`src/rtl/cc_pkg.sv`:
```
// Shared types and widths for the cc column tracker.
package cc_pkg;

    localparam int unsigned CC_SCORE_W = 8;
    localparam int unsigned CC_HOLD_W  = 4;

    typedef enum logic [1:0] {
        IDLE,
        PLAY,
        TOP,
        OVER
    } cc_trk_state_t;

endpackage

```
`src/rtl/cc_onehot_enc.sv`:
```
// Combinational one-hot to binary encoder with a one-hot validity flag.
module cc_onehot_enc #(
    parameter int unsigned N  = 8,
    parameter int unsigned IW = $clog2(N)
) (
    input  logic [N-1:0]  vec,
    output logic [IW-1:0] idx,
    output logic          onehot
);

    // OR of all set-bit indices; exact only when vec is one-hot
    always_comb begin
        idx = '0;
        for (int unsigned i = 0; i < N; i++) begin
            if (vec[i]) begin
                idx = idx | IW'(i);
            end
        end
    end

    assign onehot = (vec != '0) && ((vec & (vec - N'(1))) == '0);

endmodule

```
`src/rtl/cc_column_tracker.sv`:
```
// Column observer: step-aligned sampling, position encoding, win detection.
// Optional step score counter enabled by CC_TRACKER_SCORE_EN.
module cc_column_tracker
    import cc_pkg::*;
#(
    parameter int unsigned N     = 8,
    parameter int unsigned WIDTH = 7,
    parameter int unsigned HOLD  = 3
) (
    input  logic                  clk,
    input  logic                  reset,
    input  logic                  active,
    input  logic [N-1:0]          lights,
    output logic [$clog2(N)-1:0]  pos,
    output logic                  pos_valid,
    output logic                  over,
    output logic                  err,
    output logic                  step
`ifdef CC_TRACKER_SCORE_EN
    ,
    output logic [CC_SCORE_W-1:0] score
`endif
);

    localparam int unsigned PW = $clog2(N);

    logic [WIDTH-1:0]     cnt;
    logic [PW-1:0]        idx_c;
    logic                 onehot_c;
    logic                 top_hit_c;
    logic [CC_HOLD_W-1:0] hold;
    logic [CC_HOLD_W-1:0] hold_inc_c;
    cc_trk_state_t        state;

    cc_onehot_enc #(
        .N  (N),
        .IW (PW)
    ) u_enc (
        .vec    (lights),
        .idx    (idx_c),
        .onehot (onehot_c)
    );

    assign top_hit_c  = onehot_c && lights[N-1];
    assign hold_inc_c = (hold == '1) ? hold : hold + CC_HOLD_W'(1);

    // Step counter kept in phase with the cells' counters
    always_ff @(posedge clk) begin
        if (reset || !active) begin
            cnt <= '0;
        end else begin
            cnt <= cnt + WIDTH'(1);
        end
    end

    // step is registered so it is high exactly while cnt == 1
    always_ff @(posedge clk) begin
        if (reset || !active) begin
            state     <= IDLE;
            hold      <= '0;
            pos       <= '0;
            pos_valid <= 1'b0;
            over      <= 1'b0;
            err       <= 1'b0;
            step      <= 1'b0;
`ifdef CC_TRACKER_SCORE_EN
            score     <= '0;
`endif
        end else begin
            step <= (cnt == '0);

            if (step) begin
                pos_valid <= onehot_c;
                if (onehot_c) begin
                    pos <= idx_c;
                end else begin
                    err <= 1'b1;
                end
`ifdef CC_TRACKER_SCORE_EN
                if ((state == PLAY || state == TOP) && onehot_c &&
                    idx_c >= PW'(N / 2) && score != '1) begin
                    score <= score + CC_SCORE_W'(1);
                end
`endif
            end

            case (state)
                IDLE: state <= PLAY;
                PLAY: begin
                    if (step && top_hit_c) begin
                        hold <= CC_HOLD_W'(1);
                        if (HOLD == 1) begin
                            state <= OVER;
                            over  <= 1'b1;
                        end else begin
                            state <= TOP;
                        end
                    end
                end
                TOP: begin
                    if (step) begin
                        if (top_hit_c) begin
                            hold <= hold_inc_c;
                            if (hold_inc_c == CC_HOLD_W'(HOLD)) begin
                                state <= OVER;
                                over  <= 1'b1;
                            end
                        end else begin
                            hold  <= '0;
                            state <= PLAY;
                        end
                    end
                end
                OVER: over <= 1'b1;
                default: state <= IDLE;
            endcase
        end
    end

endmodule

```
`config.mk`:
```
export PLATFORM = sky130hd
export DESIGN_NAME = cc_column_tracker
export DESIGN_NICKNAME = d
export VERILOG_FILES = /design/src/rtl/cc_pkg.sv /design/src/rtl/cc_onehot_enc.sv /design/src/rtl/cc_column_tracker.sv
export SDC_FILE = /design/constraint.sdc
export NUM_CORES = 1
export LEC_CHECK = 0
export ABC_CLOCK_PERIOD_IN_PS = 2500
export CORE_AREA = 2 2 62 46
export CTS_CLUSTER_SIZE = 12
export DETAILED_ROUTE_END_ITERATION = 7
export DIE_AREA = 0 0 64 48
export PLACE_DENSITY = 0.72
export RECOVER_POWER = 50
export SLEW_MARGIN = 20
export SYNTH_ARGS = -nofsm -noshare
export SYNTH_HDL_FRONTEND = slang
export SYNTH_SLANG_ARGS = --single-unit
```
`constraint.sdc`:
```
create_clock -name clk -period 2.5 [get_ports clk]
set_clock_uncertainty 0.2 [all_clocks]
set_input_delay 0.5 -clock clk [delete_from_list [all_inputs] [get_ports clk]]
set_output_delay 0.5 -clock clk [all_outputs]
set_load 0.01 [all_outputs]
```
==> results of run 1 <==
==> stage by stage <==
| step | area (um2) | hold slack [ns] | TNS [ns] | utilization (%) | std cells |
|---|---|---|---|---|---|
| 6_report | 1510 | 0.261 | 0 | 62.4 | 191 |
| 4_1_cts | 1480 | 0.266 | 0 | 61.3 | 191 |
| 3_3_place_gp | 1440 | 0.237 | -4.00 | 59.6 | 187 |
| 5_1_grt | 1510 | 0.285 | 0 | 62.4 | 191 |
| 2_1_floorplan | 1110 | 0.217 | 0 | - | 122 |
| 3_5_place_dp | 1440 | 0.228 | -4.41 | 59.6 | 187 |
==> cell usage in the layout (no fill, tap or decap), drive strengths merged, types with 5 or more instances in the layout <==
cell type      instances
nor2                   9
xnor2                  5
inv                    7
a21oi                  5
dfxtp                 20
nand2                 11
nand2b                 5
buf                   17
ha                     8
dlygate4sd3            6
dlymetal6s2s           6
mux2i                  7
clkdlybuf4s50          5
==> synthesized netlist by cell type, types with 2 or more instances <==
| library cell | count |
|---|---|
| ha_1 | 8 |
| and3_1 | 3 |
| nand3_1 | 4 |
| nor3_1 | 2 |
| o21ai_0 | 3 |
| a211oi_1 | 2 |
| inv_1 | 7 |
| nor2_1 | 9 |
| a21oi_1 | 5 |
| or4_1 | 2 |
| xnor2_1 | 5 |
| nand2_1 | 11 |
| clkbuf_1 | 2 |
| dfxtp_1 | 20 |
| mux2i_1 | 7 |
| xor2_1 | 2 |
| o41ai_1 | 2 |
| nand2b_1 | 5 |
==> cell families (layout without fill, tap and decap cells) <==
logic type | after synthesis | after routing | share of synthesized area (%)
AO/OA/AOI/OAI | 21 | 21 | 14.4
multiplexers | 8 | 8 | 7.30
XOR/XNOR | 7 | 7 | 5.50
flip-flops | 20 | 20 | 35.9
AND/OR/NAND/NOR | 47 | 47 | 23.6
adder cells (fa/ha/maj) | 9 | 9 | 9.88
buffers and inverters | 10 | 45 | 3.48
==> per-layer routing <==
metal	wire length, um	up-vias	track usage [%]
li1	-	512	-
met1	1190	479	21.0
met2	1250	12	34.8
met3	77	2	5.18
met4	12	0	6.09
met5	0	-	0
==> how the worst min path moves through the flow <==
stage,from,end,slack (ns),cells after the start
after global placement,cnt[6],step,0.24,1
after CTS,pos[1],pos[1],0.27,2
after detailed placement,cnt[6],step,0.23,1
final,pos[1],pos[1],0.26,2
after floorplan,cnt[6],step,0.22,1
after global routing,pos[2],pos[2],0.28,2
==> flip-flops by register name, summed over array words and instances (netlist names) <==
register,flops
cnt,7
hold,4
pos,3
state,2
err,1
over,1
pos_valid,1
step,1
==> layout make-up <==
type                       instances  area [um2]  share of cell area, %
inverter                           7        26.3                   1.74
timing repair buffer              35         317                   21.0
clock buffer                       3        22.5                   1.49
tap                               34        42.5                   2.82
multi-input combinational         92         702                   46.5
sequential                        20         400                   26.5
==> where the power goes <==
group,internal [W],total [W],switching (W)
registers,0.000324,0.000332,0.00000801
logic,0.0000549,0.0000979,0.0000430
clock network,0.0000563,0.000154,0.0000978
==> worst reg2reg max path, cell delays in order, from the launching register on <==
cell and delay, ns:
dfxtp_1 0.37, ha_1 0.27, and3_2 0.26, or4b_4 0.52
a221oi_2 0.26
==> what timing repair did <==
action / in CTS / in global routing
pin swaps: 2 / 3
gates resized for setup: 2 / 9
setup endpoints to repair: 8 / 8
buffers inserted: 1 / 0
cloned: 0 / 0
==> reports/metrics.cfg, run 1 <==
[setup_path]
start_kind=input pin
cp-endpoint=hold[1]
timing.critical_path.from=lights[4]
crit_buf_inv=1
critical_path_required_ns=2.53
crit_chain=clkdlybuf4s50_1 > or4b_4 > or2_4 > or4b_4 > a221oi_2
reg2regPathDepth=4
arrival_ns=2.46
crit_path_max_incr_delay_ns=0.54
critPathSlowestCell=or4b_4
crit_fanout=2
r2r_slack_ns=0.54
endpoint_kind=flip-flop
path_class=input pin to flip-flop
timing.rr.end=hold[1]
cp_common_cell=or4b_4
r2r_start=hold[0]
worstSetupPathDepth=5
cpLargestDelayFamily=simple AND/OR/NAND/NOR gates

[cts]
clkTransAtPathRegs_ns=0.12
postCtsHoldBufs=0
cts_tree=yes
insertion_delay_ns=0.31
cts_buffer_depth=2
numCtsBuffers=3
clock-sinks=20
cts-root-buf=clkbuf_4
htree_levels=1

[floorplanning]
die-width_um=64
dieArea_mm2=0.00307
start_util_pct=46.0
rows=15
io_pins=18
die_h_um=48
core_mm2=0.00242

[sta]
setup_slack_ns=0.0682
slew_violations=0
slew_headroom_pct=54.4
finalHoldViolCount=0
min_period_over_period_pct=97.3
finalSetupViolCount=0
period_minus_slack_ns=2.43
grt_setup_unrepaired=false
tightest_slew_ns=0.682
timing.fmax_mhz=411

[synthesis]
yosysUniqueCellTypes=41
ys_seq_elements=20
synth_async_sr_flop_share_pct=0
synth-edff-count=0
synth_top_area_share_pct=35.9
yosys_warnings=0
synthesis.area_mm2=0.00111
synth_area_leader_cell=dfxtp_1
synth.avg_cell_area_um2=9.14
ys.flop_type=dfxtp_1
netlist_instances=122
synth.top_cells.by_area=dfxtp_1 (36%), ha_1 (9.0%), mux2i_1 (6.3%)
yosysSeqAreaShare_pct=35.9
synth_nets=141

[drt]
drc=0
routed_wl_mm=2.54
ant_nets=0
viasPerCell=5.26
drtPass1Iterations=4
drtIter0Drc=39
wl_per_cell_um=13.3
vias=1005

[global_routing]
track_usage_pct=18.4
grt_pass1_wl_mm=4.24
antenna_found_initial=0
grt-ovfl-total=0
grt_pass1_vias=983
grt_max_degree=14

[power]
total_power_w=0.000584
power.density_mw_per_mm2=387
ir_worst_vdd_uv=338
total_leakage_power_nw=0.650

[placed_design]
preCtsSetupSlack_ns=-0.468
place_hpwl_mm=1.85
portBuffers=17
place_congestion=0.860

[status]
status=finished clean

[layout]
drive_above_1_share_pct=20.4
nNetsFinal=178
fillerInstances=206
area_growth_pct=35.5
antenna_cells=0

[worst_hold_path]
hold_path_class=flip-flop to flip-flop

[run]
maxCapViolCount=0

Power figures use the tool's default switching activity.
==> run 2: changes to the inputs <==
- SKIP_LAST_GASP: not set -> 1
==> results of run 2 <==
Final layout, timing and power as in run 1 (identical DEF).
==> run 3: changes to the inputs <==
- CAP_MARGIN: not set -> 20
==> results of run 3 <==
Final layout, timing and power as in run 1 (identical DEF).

= PROBLEM TO SOLVE =
Find the word "PLAY" in the material, then list each line that holds it.

= EXERCISE SOLUTION =
        PLAY,
                if ((state == PLAY || state == TOP) && onehot_c &&
                IDLE: state <= PLAY;
                PLAY: begin
                            state <= PLAY;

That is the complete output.